From the Rabbi
Dear Pastor and Friend of The Fellowship,
During Hanukkah, Jews celebrate two miracles. The first miracle is the military victory 2,100 years ago of a small group of Jews, the Maccabees, against a powerful Greek/Syrian army that had invaded and occupied Israel, defiled the Temple, and tried to impose paganism upon the Jewish people. Despite overwhelming odds, the Jews fought fiercely and, through God's favor, prevailed. This pivotal victory was the key to the survival of the Jews as a people and Judaism as a faith.
The second miracle involves a flask of oil. After overcoming the invaders, the Jews set about to purify the Temple during the eight-day Feast of Dedication. Upon entering, they found only one flask of purified oil for the eternal flame — enough to keep it burning for just one day. But, miraculously, the oil lasted eight days and nights until more pure oil could be brought.

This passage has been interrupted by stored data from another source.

[src/rtl/eth_rx_frame_filter.sv]
// eth_rx_frame_filter
//
// Receive-side frame qualifier in the clk50 domain. Takes the SFD-stripped
// byte stream from the RMII assembler, filters on destination MAC, checks
// the Ethernet FCS (reflected CRC-32 residue), strips the 4 FCS bytes and
// forwards the rest. One status strobe per frame plus good/drop counters.
//
// Ports
//   clk50, rst        : 50 MHz clock, asynchronous active-high reset
//   in_sof/in_vld     : byte strobe (sof marks byte 0), at most one per 4 cycles
//   in_byte           : received byte
//   in_eof            : end-of-frame pulse, never together with in_vld
//   out_sof/out_vld   : forwarded byte strobe (sof marks first forwarded byte)
//   out_byte          : forwarded byte
//   out_eof           : pulse after the last forwarded byte of a started frame
//   stat_vld          : one-cycle status strobe carrying the stat_* fields
//   stat_ok/_crc_err/_len_err/_addr_miss, stat_len : per-frame status
//   cnt_ok, cnt_drop  : wrapping frame counters, updated the cycle after stat_vld
//   dbg_state         : current FSM state (IDLE=0 FILL=1 STREAM=2 FLUSH=3 DONE=4)
//
// Stream semantics: valid-only, no backpressure. A byte is transferred in
// every cycle its *_vld is high; consumers must accept it in that cycle.

module eth_rx_frame_filter #(
  parameter logic [47:0] MAC_ADDR     = 48'h02_00_00_00_00_01,
  parameter bit          ACCEPT_BCAST = 1'b1,
  parameter int          MIN_LEN      = 64,
  parameter int          MAX_LEN      = 1518
) (
  input  logic        clk50,
  input  logic        rst,
  input  logic        in_sof,
  input  logic        in_vld,
  input  logic [7:0]  in_byte,
  input  logic        in_eof,
  output logic        out_sof,
  output logic        out_vld,
  output logic [7:0]  out_byte,
  output logic        out_eof,
  output logic        stat_vld,
  output logic        stat_ok,
  output logic        stat_crc_err,
  output logic        stat_len_err,
  output logic        stat_addr_miss,
  output logic [10:0] stat_len,
  output logic [15:0] cnt_ok,
  output logic [15:0] cnt_drop,
  output logic [2:0]  dbg_state
);

  typedef enum logic [2:0] {
    IDLE   = 3'd0,
    FILL   = 3'd1,
    STREAM = 3'd2,
    FLUSH  = 3'd3,
    DONE   = 3'd4
  } state_t;

  localparam logic [31:0] CRC_POLY    = 32'hEDB88320;
  localparam logic [31:0] CRC_INIT    = 32'hFFFFFFFF;
  localparam logic [31:0] CRC_RESIDUE = 32'hDEBB20E3;
  localparam logic [10:0] MIN_L       = 11'(MIN_LEN);
  localparam logic [10:0] MAX_L       = 11'(MAX_LEN);

  state_t          state;
  logic [5:0][7:0] dl;         // dl[0] newest, dl[5] oldest
  logic [31:0]     crc;
  logic [10:0]     len;        // bytes received so far, saturating
  logic            uc_match;   // destination bytes so far equal MAC_ADDR
  logic            bc_match;   // destination bytes so far all 0xFF
  logic            hit;        // destination accepted (valid once byte 5 seen)
  logic            started;    // out_sof already issued for this frame
  logic            flush_cnt;

  // Reflected CRC-32 over one byte, LSB first, no final inversion.
  function automatic logic [31:0] crc_byte(input logic [31:0] c, input logic [7:0] b);
    logic [31:0] r;
    r = c;
    for (int i = 0; i < 8; i++) begin
      if (r[0] ^ b[i]) r = (r >> 1) ^ CRC_POLY;
      else             r = r >> 1;
    end
    return r;
  endfunction

  logic [31:0] crc_nxt;
  logic [31:0] crc_first;
  logic [10:0] len_inc;
  logic [7:0]  mac_sel;
  logic        byte_uc;
  logic        byte0_uc;
  logic        byte_bc;
  logic        crc_bad;
  logic        len_bad;
  logic        hit_now;

  assign crc_nxt   = crc_byte(crc, in_byte);
  assign crc_first = crc_byte(CRC_INIT, in_byte);
  assign len_inc   = (len == 11'h7FF) ? len : len + 11'd1;
  assign byte_uc   = (in_byte == mac_sel);
  assign byte0_uc  = (in_byte == MAC_ADDR[47:40]);
  assign byte_bc   = (in_byte == 8'hFF);
  assign crc_bad   = (crc != CRC_RESIDUE);
  assign len_bad   = (len < MIN_L) || (len > MAX_L);
  // Address decision as byte 5 arrives: previous five matches plus this byte.
  assign hit_now   = (uc_match && byte_uc) || (ACCEPT_BCAST && bc_match && byte_bc);
  assign dbg_state = state;

  // MAC byte expected at wire position len (byte 0 = MAC_ADDR[47:40]).
  always_comb begin
    mac_sel = MAC_ADDR[47:40];
    case (len[2:0])
      3'd1:    mac_sel = MAC_ADDR[39:32];
      3'd2:    mac_sel = MAC_ADDR[31:24];
      3'd3:    mac_sel = MAC_ADDR[23:16];
      3'd4:    mac_sel = MAC_ADDR[15:8];
      3'd5:    mac_sel = MAC_ADDR[7:0];
      default: mac_sel = MAC_ADDR[47:40];
    endcase
  end

  always_ff @(posedge clk50 or posedge rst) begin
    if (rst) begin
      state          <= IDLE;
      dl             <= '0;
      crc            <= CRC_INIT;
      len            <= '0;
      uc_match       <= 1'b0;
      bc_match       <= 1'b0;
      hit            <= 1'b0;
      started        <= 1'b0;
      flush_cnt      <= 1'b0;
      out_sof        <= 1'b0;
      out_vld        <= 1'b0;
      out_byte       <= '0;
      out_eof        <= 1'b0;
      stat_vld       <= 1'b0;
      stat_ok        <= 1'b0;
      stat_crc_err   <= 1'b0;
      stat_len_err   <= 1'b0;
      stat_addr_miss <= 1'b0;
      stat_len       <= '0;
      cnt_ok         <= '0;
      cnt_drop       <= '0;
    end else begin
      out_sof        <= 1'b0;
      out_vld        <= 1'b0;
      out_eof        <= 1'b0;
      stat_vld       <= 1'b0;
      stat_ok        <= 1'b0;
      stat_crc_err   <= 1'b0;
      stat_len_err   <= 1'b0;
      stat_addr_miss <= 1'b0;
      stat_len       <= '0;

      if (stat_vld) begin
        if (stat_ok) cnt_ok   <= cnt_ok + 16'd1;
        else         cnt_drop <= cnt_drop + 16'd1;
      end

      if (in_vld && in_sof && (state == IDLE || state == FILL || state == STREAM)) begin
        // A new sof inside an open frame aborts it: report it now, drop the
        // bytes still in the delay line, and restart on the new byte.
        if (state != IDLE) begin
          out_eof        <= started;
          stat_vld       <= 1'b1;
          stat_crc_err   <= crc_bad;
          stat_len_err   <= 1'b1;
          stat_addr_miss <= !hit;
          stat_len       <= len;
        end
        crc      <= crc_first;
        len      <= 11'd1;
        dl       <= {40'd0, in_byte};
        uc_match <= byte0_uc;
        bc_match <= byte_bc;
        hit      <= 1'b0;
        started  <= 1'b0;
        state    <= FILL;
      end else begin
        case (state)
          FILL: begin
            if (in_vld) begin
              dl       <= {dl[4:0], in_byte};
              crc      <= crc_nxt;
              len      <= len_inc;
              uc_match <= uc_match && byte_uc;
              bc_match <= bc_match && byte_bc;
              if (len == 11'd5) begin
                hit   <= hit_now;
                state <= STREAM;
              end
            end else if (in_eof) begin
              // Runt: destination never completed, report immediately.
              stat_vld       <= 1'b1;
              stat_crc_err   <= crc_bad;
              stat_len_err   <= 1'b1;
              stat_addr_miss <= 1'b1;
              stat_len       <= len;
              state          <= DONE;
            end
          end

          STREAM: begin
            if (in_vld) begin
              dl  <= {dl[4:0], in_byte};
              crc <= crc_nxt;
              len <= len_inc;
              if (hit) begin
                out_vld  <= 1'b1;
                out_byte <= dl[5];
                out_sof  <= !started;
                started  <= 1'b1;
              end
            end else if (in_eof) begin
              // dl[5], dl[4] are the last payload bytes; dl[3:0] is the FCS.
              if (hit) begin
                out_vld  <= 1'b1;
                out_byte <= dl[5];
                out_sof  <= !started;
                started  <= 1'b1;
              end
              flush_cnt <= 1'b0;
              state     <= FLUSH;
            end
          end

          FLUSH: begin
            if (!flush_cnt) begin
              if (hit) begin
                out_vld  <= 1'b1;
                out_byte <= dl[4];
                out_sof  <= !started;
                started  <= 1'b1;
              end
              flush_cnt <= 1'b1;
            end else begin
              out_eof        <= started;
              stat_vld       <= 1'b1;
              stat_ok        <= hit && !crc_bad && !len_bad;
              stat_crc_err   <= crc_bad;
              stat_len_err   <= len_bad;
              stat_addr_miss <= !hit;
              stat_len       <= len;
              state          <= DONE;
            end
          end

          DONE:    state <= IDLE;
          default: state <= IDLE;
        endcase
      end
    end
  end

endmodule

This is why Hanukkah is celebrated for eight days, and why it is called the "Festival of Lights." While Hanukkah is a special celebration for Jewish people, it is not a holy day. Hanukkah is not a biblical celebration, either. Hanukkah is not mentioned in the Hebrew Bible — what Christians call the Old Testament — because the events surrounding it took place after the closing of the Hebrew Bible. But it is mentioned in the New Testament: John 10:22 states that the people were gathered at the "feast of dedication" — or Hanukkah — in Jerusalem. Jesus celebrated Hanukkah!

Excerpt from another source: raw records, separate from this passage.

===== src/rtl/apb_master.sv =====
// Single-outstanding APB requester: turns one command into an APB SETUP/ACCESS transfer,
// honouring pready wait states and pslverr, and aborting a stalled ACCESS after `timeout` cycles.
module apb_master #(
  parameter int datawidth    = 32,
  parameter int addresswidth = 8,
  parameter int timeout      = 16
) (
  input logic          clk,
  input logic          rst_n,
  apb_master_if.master bus
);

  typedef enum logic [1:0] {IDLE, SETUP, ACCESS} state_t;

  localparam logic [7:0] LAST_WAIT = 8'(timeout - 1);

  state_t                  state;
  logic [7:0]              wait_cnt;
  logic                    pwrite_q;
  logic [addresswidth-1:0] paddr_q;
  logic [datawidth-1:0]    pwdata_q;
  logic                    rsp_valid_q;
  logic                    rsp_err_q;
  logic [datawidth-1:0]    rsp_rdata_q;

  always_ff @(posedge clk or negedge rst_n) begin
    if (!rst_n) begin
      state       <= IDLE;
      wait_cnt    <= '0;
      pwrite_q    <= 1'b0;
      paddr_q     <= '0;
      pwdata_q    <= '0;
      rsp_valid_q <= 1'b0;
      rsp_err_q   <= 1'b0;
      rsp_rdata_q <= '0;
    end else begin
      rsp_valid_q <= 1'b0;
      case (state)
        IDLE: begin
          if (bus.cmd_valid) begin
            pwrite_q <= bus.cmd_write;
            paddr_q  <= bus.cmd_addr;
            pwdata_q <= bus.cmd_wdata;
            state    <= SETUP;
          end
        end
        SETUP: begin
          wait_cnt <= '0;
          state    <= ACCESS;
        end
        ACCESS: begin
          // pready is tested first so a response on the timeout edge still completes normally
          if (bus.pready) begin
            rsp_valid_q <= 1'b1;
            rsp_err_q   <= bus.pslverr;
            rsp_rdata_q <= (!pwrite_q && !bus.pslverr) ? bus.prdata : '0;
            state       <= IDLE;
          end else if (wait_cnt == LAST_WAIT) begin
            rsp_valid_q <= 1'b1;
            rsp_err_q   <= 1'b1;
            rsp_rdata_q <= '0;
            state       <= IDLE;
          end else begin
            wait_cnt <= wait_cnt + 8'd1;
          end
        end
        default: state <= IDLE;
      endcase
    end
  end

  assign bus.cmd_ready = (state == IDLE);
  assign bus.psel      = (state != IDLE);
  assign bus.penable   = (state == ACCESS);
  assign bus.pwrite    = pwrite_q;
  assign bus.paddr     = paddr_q;
  assign bus.pwdata    = pwdata_q;
  assign bus.rsp_valid = rsp_valid_q;
  assign bus.rsp_err   = rsp_err_q;
  assign bus.rsp_rdata = rsp_rdata_q;

endmodule


===== src/flat_wrapper.sv =====
// flat-port wrapper written by rule: the top's interface ports become plain ports
module apb_master_flat 
#(
  parameter int datawidth    = 32,
  parameter int addresswidth = 8,
  parameter int timeout      = 16
)
  (clk, rst_n, bus_cmd_valid, bus_cmd_write, bus_cmd_addr, bus_cmd_wdata, bus_prdata, bus_pready, bus_pslverr, bus_cmd_ready, bus_rsp_valid, bus_rsp_rdata, bus_rsp_err, bus_psel, bus_penable, bus_pwrite, bus_paddr, bus_pwdata);
  apb_master_if #(.datawidth(datawidth), .addresswidth(addresswidth)) bus_i ();
  input logic clk;
  input logic rst_n;
  input wire logic [$bits(bus_i.cmd_valid)-1:0] bus_cmd_valid;
  input wire logic [$bits(bus_i.cmd_write)-1:0] bus_cmd_write;
  input wire logic [$bits(bus_i.cmd_addr)-1:0] bus_cmd_addr;
  input wire logic [$bits(bus_i.cmd_wdata)-1:0] bus_cmd_wdata;
  input wire logic [$bits(bus_i.prdata)-1:0] bus_prdata;
  input wire logic [$bits(bus_i.pready)-1:0] bus_pready;
  input wire logic [$bits(bus_i.pslverr)-1:0] bus_pslverr;
  output wire logic [$bits(bus_i.cmd_ready)-1:0] bus_cmd_ready;
  output wire logic [$bits(bus_i.rsp_valid)-1:0] bus_rsp_valid;
  output wire logic [$bits(bus_i.rsp_rdata)-1:0] bus_rsp_rdata;
  output wire logic [$bits(bus_i.rsp_err)-1:0] bus_rsp_err;
  output wire logic [$bits(bus_i.psel)-1:0] bus_psel;
  output wire logic [$bits(bus_i.penable)-1:0] bus_penable;
  output wire logic [$bits(bus_i.pwrite)-1:0] bus_pwrite;
  output wire logic [$bits(bus_i.paddr)-1:0] bus_paddr;
  output wire logic [$bits(bus_i.pwdata)-1:0] bus_pwdata;
  assign bus_i.cmd_valid = bus_cmd_valid;
  assign bus_i.cmd_write = bus_cmd_write;
  assign bus_i.cmd_addr = bus_cmd_addr;
  assign bus_i.cmd_wdata = bus_cmd_wdata;
  assign bus_i.prdata = bus_prdata;
  assign bus_i.pready = bus_pready;
  assign bus_i.pslverr = bus_pslverr;
  assign bus_cmd_ready = bus_i.cmd_ready;
  assign bus_rsp_valid = bus_i.rsp_valid;
  assign bus_rsp_rdata = bus_i.rsp_rdata;
  assign bus_rsp_err = bus_i.rsp_err;
  assign bus_psel = bus_i.psel;
  assign bus_penable = bus_i.penable;
  assign bus_pwrite = bus_i.pwrite;
  assign bus_paddr = bus_i.paddr;
  assign bus_pwdata = bus_i.pwdata;
  apb_master #(.datawidth(datawidth), .addresswidth(addresswidth), .timeout(timeout)) u_core (.clk(clk), .rst_n(rst_n), .bus(bus_i));
endmodule

===== config.mk =====
export PLATFORM = sky130hd
export DESIGN_NAME = apb_master_flat
export DESIGN_NICKNAME = d
export VERILOG_FILES = /design/src/rtl/apb_master_if.sv /design/src/rtl/apb_master.sv /design/src/flat_wrapper.sv
export SDC_FILE = /design/constraint.sdc
export NUM_CORES = 1
export LEC_CHECK = 0
export ABC_CLOCK_PERIOD_IN_PS = 2300
export BUFFER_PORTS_ARGS = -buffer_cell sky130_fd_sc_hd__buf_2
export CORE_MARGIN = 2
export CORE_UTILIZATION = 42
export CTS_CLUSTER_SIZE = 24
export DETAILED_ROUTE_END_ITERATION = 6
export GPL_TIMING_DRIVEN = 0
export PLACE_DENSITY_LB_ADDON = 0.08
export SETUP_SLACK_MARGIN = 0.4
export SYNTH_ARGS = -nofsm -noshare
export SYNTH_HDL_FRONTEND = slang
export SYNTH_SLANG_ARGS = --single-unit

===== constraint.sdc =====
create_clock -name clk -period 2.3 [get_ports clk]
set_input_delay 0.115 -clock clk [delete_from_list [all_inputs] [get_ports clk]]
set_output_delay 0.115 -clock clk [all_outputs]
set_load 0.01 [all_outputs]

The story of the Maccabees and their courageous stand against foes who wanted to separate them from their faith contains a lesson for Christians and Jews alike. All of us must at one time or another be willing to take a stand against that which we believe is contrary to God's will, even if taking that stand means we have to struggle against great odds.
We may not immediately see the fruit of our faithfulness — in the Maccabees' case, their struggle for victory against their oppressors took years! But in doing so, we know that we are doing what is right and acting as partners with God to fulfill His purposes. And it is always possible that, like the Maccabees, God will bless us with a miracle for our faithfulness.
Today I invite you to learn more about Hanukkah by using the free downloadable resources in our Pastor's Library. Here you will find resources about the major themes of Hanukkah, as well as a teaching video, church bulletin inserts about how Hanukkah is celebrated, plus activity pages and a PowerPoint presentation for children.
I hope these resources will help you and your congregation grow in your faith as you gain greater insights into the Jewish roots of the Christian faith and come to better understand what is perhaps the most widely known Jewish holiday.
We thank you for your continued interest and your partnership in building bridges of understanding between our two faith communities. May God bless you richly as you and your congregation continue to study His Word.